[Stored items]
※ ※ ※
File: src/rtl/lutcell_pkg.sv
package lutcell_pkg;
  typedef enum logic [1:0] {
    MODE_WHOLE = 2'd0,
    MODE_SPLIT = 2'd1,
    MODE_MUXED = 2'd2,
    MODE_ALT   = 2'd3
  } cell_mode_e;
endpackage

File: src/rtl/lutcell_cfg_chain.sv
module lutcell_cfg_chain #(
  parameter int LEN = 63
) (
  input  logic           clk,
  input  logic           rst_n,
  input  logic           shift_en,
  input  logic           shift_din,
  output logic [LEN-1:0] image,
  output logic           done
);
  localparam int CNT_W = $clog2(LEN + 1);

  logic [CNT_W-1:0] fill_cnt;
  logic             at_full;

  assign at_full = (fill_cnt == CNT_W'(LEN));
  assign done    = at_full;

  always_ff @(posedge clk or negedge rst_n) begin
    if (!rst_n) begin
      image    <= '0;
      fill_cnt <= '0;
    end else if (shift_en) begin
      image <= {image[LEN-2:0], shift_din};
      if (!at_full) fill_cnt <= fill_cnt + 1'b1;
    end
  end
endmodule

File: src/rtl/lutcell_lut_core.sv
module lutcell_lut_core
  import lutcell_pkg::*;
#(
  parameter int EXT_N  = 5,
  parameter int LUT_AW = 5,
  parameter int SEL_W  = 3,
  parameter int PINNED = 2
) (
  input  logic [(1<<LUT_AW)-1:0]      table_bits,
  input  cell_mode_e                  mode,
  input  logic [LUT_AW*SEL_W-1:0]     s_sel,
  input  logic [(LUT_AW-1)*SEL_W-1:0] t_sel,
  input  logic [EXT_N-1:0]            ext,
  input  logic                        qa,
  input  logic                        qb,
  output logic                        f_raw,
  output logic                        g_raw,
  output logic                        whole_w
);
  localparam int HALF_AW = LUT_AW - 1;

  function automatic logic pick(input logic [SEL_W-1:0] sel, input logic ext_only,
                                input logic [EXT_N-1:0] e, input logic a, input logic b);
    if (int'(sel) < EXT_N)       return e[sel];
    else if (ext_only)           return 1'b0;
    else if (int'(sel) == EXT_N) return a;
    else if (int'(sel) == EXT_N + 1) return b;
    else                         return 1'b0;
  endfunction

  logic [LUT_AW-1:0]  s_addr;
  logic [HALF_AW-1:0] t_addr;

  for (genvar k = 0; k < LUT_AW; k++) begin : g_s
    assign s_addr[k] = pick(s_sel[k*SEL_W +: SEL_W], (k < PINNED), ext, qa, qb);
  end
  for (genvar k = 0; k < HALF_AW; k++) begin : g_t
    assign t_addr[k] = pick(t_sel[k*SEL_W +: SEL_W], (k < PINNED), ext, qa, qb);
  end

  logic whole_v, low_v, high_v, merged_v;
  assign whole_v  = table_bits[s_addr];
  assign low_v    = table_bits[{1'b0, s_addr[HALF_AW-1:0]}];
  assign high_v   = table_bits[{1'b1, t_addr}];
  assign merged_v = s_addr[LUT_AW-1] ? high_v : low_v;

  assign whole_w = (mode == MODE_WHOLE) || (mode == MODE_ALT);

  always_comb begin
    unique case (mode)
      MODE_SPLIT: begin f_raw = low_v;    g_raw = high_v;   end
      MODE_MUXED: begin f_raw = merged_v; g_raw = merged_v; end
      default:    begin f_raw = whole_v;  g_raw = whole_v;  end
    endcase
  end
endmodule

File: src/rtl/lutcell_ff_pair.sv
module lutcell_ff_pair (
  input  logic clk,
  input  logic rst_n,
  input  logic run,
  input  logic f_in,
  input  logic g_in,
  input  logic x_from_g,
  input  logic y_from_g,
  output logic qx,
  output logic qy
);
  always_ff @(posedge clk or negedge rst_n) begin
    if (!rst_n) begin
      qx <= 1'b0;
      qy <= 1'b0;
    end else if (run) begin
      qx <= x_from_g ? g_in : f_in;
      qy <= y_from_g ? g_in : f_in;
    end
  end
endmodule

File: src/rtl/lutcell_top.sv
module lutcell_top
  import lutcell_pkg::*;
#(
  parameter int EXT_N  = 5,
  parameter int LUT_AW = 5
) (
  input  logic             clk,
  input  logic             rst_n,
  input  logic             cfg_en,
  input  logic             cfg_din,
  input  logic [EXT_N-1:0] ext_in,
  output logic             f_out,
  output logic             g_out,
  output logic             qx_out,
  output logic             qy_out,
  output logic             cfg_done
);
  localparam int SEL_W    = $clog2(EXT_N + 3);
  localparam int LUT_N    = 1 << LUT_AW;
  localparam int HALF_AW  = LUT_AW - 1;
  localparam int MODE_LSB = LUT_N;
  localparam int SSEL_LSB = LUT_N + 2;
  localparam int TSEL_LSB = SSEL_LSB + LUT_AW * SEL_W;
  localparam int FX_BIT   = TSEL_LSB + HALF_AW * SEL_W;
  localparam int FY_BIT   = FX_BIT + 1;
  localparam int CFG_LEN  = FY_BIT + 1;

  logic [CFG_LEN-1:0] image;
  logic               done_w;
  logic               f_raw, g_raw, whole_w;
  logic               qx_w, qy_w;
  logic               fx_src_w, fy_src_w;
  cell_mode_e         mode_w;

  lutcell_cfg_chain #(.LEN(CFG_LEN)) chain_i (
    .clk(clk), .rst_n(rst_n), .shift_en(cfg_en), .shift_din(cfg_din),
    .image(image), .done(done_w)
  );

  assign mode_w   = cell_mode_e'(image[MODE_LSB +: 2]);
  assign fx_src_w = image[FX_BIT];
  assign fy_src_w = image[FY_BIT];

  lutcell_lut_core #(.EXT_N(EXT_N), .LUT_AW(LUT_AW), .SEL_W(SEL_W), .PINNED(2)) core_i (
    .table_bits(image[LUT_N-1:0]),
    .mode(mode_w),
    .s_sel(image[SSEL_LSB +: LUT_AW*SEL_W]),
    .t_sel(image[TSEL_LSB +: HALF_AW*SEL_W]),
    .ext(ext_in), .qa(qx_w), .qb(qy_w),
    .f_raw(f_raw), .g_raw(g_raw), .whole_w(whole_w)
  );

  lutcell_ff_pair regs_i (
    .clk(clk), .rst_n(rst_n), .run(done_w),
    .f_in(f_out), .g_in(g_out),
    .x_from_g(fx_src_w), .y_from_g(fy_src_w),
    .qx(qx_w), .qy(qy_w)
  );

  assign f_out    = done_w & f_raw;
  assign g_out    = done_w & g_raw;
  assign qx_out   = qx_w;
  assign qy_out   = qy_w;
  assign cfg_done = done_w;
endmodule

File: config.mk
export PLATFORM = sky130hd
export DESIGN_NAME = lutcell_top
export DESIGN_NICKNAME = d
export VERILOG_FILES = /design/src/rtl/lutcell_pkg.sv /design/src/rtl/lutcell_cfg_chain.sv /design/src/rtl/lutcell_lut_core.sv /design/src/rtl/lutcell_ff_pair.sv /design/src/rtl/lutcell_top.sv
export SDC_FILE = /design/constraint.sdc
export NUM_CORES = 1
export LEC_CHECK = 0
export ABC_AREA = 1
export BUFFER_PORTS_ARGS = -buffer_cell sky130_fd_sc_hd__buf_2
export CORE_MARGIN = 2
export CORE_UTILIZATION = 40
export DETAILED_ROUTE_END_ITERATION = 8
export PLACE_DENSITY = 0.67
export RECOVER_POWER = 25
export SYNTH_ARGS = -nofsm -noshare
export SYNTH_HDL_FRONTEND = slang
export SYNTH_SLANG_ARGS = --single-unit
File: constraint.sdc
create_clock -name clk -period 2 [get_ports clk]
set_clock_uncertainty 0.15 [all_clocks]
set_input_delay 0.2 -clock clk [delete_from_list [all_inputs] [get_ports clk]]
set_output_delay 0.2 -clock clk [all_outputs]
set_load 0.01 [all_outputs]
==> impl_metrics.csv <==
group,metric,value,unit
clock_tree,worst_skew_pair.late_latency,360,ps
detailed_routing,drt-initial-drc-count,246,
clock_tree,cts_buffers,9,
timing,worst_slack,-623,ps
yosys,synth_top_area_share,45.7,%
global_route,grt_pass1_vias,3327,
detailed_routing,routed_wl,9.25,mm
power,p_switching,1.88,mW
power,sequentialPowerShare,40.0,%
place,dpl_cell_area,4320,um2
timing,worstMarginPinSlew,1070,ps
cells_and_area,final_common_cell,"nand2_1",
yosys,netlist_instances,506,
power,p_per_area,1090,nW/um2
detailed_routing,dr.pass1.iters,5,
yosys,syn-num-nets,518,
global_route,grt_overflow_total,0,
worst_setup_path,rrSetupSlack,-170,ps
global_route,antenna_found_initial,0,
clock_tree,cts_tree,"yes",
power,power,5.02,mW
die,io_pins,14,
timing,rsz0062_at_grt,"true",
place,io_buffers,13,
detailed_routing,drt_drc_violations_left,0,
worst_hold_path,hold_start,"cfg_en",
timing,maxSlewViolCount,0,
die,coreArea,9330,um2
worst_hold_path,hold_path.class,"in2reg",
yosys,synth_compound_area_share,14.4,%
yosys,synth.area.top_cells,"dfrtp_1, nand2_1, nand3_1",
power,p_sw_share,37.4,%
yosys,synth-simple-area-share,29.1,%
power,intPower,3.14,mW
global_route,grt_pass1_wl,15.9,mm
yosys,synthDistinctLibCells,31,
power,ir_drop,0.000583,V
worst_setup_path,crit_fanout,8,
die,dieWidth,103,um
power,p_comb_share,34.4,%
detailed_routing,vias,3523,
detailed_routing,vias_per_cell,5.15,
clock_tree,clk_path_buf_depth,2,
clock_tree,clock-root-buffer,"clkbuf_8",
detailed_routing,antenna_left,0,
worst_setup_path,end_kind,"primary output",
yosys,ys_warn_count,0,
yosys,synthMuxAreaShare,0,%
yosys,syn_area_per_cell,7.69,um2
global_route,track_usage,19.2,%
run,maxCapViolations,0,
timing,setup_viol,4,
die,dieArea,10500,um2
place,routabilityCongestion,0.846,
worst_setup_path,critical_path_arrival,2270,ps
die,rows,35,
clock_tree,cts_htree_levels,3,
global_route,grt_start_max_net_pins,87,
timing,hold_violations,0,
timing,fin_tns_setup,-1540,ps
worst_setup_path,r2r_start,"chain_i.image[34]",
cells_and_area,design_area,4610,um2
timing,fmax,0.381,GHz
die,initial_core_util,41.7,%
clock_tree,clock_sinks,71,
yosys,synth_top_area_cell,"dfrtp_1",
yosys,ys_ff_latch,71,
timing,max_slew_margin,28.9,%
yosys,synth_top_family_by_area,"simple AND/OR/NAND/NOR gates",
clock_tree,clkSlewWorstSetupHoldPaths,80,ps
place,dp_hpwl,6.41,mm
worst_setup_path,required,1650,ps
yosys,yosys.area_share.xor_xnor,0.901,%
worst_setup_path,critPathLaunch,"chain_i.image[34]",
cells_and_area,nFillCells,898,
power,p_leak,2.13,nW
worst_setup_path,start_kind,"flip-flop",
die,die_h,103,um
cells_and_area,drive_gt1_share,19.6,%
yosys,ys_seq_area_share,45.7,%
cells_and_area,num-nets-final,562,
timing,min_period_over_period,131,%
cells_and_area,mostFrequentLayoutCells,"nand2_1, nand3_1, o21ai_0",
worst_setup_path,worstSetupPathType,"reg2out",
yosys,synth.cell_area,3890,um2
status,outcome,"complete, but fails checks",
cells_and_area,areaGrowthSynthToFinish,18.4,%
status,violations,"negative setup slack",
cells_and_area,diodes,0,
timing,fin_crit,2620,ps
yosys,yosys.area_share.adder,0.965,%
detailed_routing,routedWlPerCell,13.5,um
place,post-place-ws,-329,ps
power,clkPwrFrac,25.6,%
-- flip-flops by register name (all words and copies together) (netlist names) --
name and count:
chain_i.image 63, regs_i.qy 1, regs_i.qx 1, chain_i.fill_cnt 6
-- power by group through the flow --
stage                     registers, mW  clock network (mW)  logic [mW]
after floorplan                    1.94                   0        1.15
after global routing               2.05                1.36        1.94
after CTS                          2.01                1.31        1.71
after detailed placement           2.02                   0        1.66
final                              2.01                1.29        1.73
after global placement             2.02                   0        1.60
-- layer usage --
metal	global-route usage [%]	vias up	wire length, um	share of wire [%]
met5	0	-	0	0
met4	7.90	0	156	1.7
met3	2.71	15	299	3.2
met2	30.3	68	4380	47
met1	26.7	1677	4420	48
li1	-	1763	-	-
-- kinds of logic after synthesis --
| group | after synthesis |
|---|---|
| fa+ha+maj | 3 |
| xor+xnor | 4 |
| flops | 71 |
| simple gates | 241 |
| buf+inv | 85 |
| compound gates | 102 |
※ ※ ※
* Aim of the task: Above are the records; from them, give again exactly the lines from the one containing "timing,fmax,0.381,GHz" through the one containing "place,dp_hpwl,6.41,mm", both included.

* Task result:
timing,fmax,0.381,GHz
die,initial_core_util,41.7,%
clock_tree,clock_sinks,71,
yosys,synth_top_area_cell,"dfrtp_1",
yosys,ys_ff_latch,71,
timing,max_slew_margin,28.9,%
yosys,synth_top_family_by_area,"simple AND/OR/NAND/NOR gates",
clock_tree,clkSlewWorstSetupHoldPaths,80,ps
place,dp_hpwl,6.41,mm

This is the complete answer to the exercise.